Options Forum: Pros Have Expiration Edge

 

I'm currently long a Google(GOOG Quote) put spread. I've been calculating the option values given different scenarios, different stock prices, time to expiration, etc. One thing that jumped out at me was that Google options, especially if they are trading right at the strike, tend to maintain a slightly positive yet material value, right up until zero days left. For instance, with much less than an hour left, they still can be valued at 30 cents to 50 cents.

I need to decide at what point I'm going to cover the short puts, or whether to let them expire. Will the options that are close to the money retain some positive time value at the close on Friday?

Ideally, I'd like to close the position out for its maximum profit of $10, but I may end up taking less (assuming the trade goes my way) depending on how the options retain time premium. Thanks very much for your insights. -- S.M.

All at-the-money options, not just Google's, will retain some value right into the cessation of trading on the final Friday in the life of the contract. One of the reasons is that equity options technically do not expire until the following Saturday morning. This means that any news released after the close could influence option owners' decision to exercise the option, even if it was out-of-the-money on the basis of Friday's closing price.

But for the average investor, the risk/reward of carrying an option position until expiration rarely makes sense.

Treacherous Waters

The trading floor is littered with the wreckage of investors who have tried to steer or dock their positions at the maximum profit point that can be realized only at expiration. As expiration approaches, navigating a position becomes infinitely more risky and difficult. This is because the time decay accelerates the options' gamma, or increases their sensitivity to changes in the price of the underlying. This in turn makes the positions' value more akin to holding the stock but trading in the less-liquid options market.

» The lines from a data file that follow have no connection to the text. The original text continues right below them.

File: src/sar_seq_pkg.sv
// Shared constants, states and switch bundle for the SAR conversion sequencer
package sar_seq_pkg;

  localparam int          RESULT_W      = 18;
  localparam logic [4:0]  BIT_COUNT     = 5'h12;
  localparam int          CLK_PERIOD_NS = 5;
  localparam int          ACQ_TIME_NS   = 250;
  // Least time, so round up to whole clock cycles
  localparam int          ACQ_CYC_INT   = (ACQ_TIME_NS + CLK_PERIOD_NS - 1) / CLK_PERIOD_NS;
  localparam logic [7:0]  ACQ_CYCLES    = ACQ_CYC_INT[7:0];
  localparam logic [7:0]  ACQ_CNT_RST   = 8'h00;

  localparam logic [17:0] SB_MIN        = 18'h00000;
  localparam logic [17:0] SB_MAX        = 18'h3FFFF;
  localparam logic [17:0] TC_MIN        = 18'h20000;
  localparam logic [17:0] TC_MAX        = 18'h1FFFF;
  localparam logic [17:0] MSB_ONLY      = 18'h20000;
  localparam logic [17:0] LSB_ONLY      = 18'h00001;
  localparam logic [17:0] RESULT_RST    = 18'h00000;

  typedef enum logic [2:0] {
    ST_ACQ    = 3'h0,
    ST_WAIT   = 3'h1,
    ST_OPEN   = 3'h2,
    ST_GROUND = 3'h3,
    ST_TRIAL  = 3'h4,
    ST_CODE   = 3'h5
  } seq_state_t;

  typedef struct packed {
    logic pos_sample;
    logic neg_sample;
    logic array_to_input;
    logic array_to_ground;
  } switch_ctrl_t;

  // Acquiring: sampling switches closed, arrays on the analog inputs
  localparam switch_ctrl_t SW_ACQUIRE = '{pos_sample: 1'b1, neg_sample: 1'b1,
                                          array_to_input: 1'b1, array_to_ground: 1'b0};
  localparam switch_ctrl_t SW_OPENED  = '{pos_sample: 1'b0, neg_sample: 1'b0,
                                          array_to_input: 1'b1, array_to_ground: 1'b0};
  localparam switch_ctrl_t SW_HELD    = '{pos_sample: 1'b0, neg_sample: 1'b0,
                                          array_to_input: 1'b0, array_to_ground: 1'b1};

endpackage
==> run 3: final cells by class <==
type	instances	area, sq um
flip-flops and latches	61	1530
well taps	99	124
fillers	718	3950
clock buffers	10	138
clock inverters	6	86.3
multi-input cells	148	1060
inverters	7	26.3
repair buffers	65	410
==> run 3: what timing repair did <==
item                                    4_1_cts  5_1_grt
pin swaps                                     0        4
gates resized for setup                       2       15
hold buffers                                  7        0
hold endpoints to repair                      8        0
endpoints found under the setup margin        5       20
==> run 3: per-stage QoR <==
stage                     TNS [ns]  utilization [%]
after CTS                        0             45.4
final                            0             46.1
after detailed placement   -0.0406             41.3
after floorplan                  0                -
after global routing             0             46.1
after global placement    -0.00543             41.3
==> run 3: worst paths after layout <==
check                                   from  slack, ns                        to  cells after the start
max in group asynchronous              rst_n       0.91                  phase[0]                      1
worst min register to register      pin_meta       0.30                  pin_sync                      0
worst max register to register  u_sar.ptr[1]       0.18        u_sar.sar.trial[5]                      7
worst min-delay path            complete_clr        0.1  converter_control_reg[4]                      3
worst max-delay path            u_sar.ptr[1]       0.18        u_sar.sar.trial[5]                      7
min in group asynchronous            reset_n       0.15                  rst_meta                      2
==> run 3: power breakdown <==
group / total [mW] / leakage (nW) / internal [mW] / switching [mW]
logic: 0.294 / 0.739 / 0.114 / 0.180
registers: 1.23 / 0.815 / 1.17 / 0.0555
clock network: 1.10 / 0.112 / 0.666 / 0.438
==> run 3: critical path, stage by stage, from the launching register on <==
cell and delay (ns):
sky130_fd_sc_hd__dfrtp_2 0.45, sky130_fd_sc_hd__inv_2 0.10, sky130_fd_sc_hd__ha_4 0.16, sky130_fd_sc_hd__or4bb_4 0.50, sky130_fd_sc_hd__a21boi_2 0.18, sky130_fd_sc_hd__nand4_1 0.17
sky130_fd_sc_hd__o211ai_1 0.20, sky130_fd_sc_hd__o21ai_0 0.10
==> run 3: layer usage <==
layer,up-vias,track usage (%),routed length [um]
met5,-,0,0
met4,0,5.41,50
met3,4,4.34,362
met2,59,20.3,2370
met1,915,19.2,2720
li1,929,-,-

While electronic markets have made the playing field pretty level, "the statistical edge swings totally toward the professional trader once you get to the last week of trading," says Tom Sosnoff, the CEO of ThinkorSwim, an online brokerage firm specializing in options trading.

For options that have 30 days or more remaining, a patient customer can be fairly confident that he can get orders executed at fair market value. The multitude of variables makes the option's ultimate or true value hard to pinpoint, and that makes it more difficult for professionals to accurately hedge or arbitrage the trade for a definitive financial advantage.

But as expiration approaches and the true theoretical value becomes easier to pinpoint, professionals need only a small edge to lock in a risk-free profit. "Resting option orders become sitting ducks for the market makers to lean on and flip a profit," says Sosnoff. He explains that the professionals and market makers simply are more nimble than individuals, and he sees no reason for customers to go head-to-head with professionals.